# wow that was cool



## dino (Aug 29, 2011)

so i recently got a new ray for my 250 and he has been causing havock in my tank killing fish and just nt beeing cool. I really think he was underfed at his last home. So i have been power feeding him like two smelts a day. So this fish has got to know me and when i come he starts putting on a show. I have always cut the smelt up but i figured id try a whole fish. Then i thought maybe he will come to me. So i held the smelt at the top of the tank to see if he was interested long story short he ate the smelt right outta my hand. Freakin cool and not something i ever wanted to try but i was really cool


----------



## macframalama (Apr 17, 2012)

just remember if he gets startled it IS a stingray after all, dont wanna get an ouch lol


----------



## macframalama (Apr 17, 2012)

i used to do the same with my shovel nose cat until he got spooked and poked a big hole in my hand while i was hand feeding him , they are very sharp and unpleasant to deal with , i can only imagine a stingray being much worse...


----------



## dino (Aug 29, 2011)

a ray wound would be much worse i really just dropped it in his mouth. Im well awar but youd be suprised they dont use the barb much but will if peeved off


----------



## charles (Apr 21, 2010)

rays are like puppy dog. Many people have learnt to handfeed and even belly rub their rays. They will even go upside down on the surface waiting for you to drop food into their mouths.

Good job


----------



## macframalama (Apr 17, 2012)

i wasnt poo pooing i was just issueing a warning many trained animals can revert back to wild animals without warning , do you know how many crocs have had peoples heads stuck in there mouths and then one day just chomp... it isnt advisable to recommend playing with an animal that has the potential to have serious side effects is all i was getting at


----------



## ThePhoenix (Jul 23, 2012)

You can safely remove the venomous barb. As long as you dont introduce anything that competes with the ray, there is no reason to keep it. 

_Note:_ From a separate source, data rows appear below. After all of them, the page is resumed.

[config.mk]
export PLATFORM = sky130hd
export DESIGN_NAME = i2c_cmdq_tx_fifo_gen2_flat
export DESIGN_NICKNAME = d
export VERILOG_FILES = /design/src/rtl/i2c_cmdq_tx_fifo_gen2_if.sv /design/src/rtl/i2c_cmdq_tx_fifo_gen2.sv /design/src/flat_wrapper.sv
export SDC_FILE = /design/constraint.sdc
export NUM_CORES = 1
export LEC_CHECK = 0
export BUFFER_PORTS_ARGS = -buffer_cell sky130_fd_sc_hd__buf_4
export CAP_MARGIN = 30
export CORE_ASPECT_RATIO = 0.8
export CORE_UTILIZATION = 50
export DETAILED_ROUTE_END_ITERATION = 6
export HOLD_SLACK_MARGIN = 0.08
export PLACE_DENSITY = 0.7
export SYNTH_ARGS = -nofsm -noshare
export SYNTH_HDL_FRONTEND = slang
export SYNTH_SLANG_ARGS = --single-unit
[constraint.sdc]
create_clock -name WBs_CLK_i -period 2.4 [get_ports WBs_CLK_i]
set_clock_uncertainty 0.05 [all_clocks]
set_input_delay 0.12 -clock WBs_CLK_i [delete_from_list [all_inputs] [get_ports WBs_CLK_i]]
set_output_delay 0.12 -clock WBs_CLK_i [all_outputs]
set_load 0.01 [all_outputs]
[src/rtl/i2c_cmdq_tx_fifo_gen2_if.sv]
// Push/pop/status bundle between the I2C Tx command FIFO and its Wishbone, alternate-source and sequencer clients.
// The slave modport is the FIFO side; the master modport is everything that drives it.
interface i2c_cmdq_tx_fifo_gen2_if #(
   parameter int DATA_W = 32,
   parameter int DEPTH  = 16
);
   localparam int BS_W = DATA_W / 8;
   localparam int AW   = $clog2(DEPTH);

   logic              WBs_CYC_i;
   logic              WBs_STB_i;
   logic              WBs_WE_i;
   logic [BS_W-1:0]   WBs_BYTE_STB_i;
   logic [DATA_W-1:0] WBs_DAT_i;
   logic              WBs_ACK_o;
   logic              Alt_Sel_i;
   logic              Alt_Push_i;
   logic [DATA_W-1:0] Alt_DAT_i;
   logic [BS_W-1:0]   Alt_BYTE_STB_i;
   logic              Tx_FIFO_Flush_i;
   logic              Tx_FIFO_Pop_i;
   logic              Err_Clr_i;
   logic [DATA_W-1:0] Tx_FIFO_DAT_o;
   logic [BS_W-1:0]   Tx_FIFO_BYTE_STB_o;
   logic              Tx_FIFO_Empty_o;
   logic              Tx_FIFO_Full_o;
   logic              Tx_FIFO_Almost_Full_o;
   logic [AW:0]       Tx_FIFO_Level_o;
   logic              Tx_FIFO_Ovf_o;
   logic              Tx_FIFO_Udf_o;

   modport slave (
      input  WBs_CYC_i, WBs_STB_i, WBs_WE_i, WBs_BYTE_STB_i, WBs_DAT_i,
      input  Alt_Sel_i, Alt_Push_i, Alt_DAT_i, Alt_BYTE_STB_i,
      input  Tx_FIFO_Flush_i, Tx_FIFO_Pop_i, Err_Clr_i,
      output WBs_ACK_o, Tx_FIFO_DAT_o, Tx_FIFO_BYTE_STB_o, Tx_FIFO_Empty_o,
      output Tx_FIFO_Full_o, Tx_FIFO_Almost_Full_o, Tx_FIFO_Level_o,
      output Tx_FIFO_Ovf_o, Tx_FIFO_Udf_o
   );

   modport master (
      output WBs_CYC_i, WBs_STB_i, WBs_WE_i, WBs_BYTE_STB_i, WBs_DAT_i,
      output Alt_Sel_i, Alt_Push_i, Alt_DAT_i, Alt_BYTE_STB_i,
      output Tx_FIFO_Flush_i, Tx_FIFO_Pop_i, Err_Clr_i,
      input  WBs_ACK_o, Tx_FIFO_DAT_o, Tx_FIFO_BYTE_STB_o, Tx_FIFO_Empty_o,
      input  Tx_FIFO_Full_o, Tx_FIFO_Almost_Full_o, Tx_FIFO_Level_o,
      input  Tx_FIFO_Ovf_o, Tx_FIFO_Udf_o
   );
endinterface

And dont give me that "but he wont be able to defend himself BS". No predators in the tank? then no barb is needed. Bottom line.


----------



## macframalama (Apr 17, 2012)

you can remove a cats claws too but it doesnt make it any less of a douche move......think about it


----------



## dino (Aug 29, 2011)

why remove it thats lame ill just use common sence.


----------



## macframalama (Apr 17, 2012)

common sence is always .... ALWAYS THE BEST ANSWER im not saying dont do it , if your comfy doing it ... do it but you know i dont wanna see a post like ahhhhh look what my evil stingray did to me , lol you play with fire while cool you CAN be burned is all; i was getting at , i still fed my shovelnose that way wasnt his fault i was dumb lol


----------



## ThePhoenix (Jul 23, 2012)

declawing a cat isnt a douche move, if you dont like it, dont do it to your cats. If your cat lives indoors and NEVER EVER has the opportunity to get out, and he claws at your expensive furniture or anything else, then why not? I never declawed my cat, but that doesnt mean I wouldnt do it if it was the only solution to the problem.


----------



## SeaHorse_Fanatic (Apr 22, 2010)

Remember it was a stingray that KILLED the Crocodile Hunter and he was as much a PRO with wild animals as they get.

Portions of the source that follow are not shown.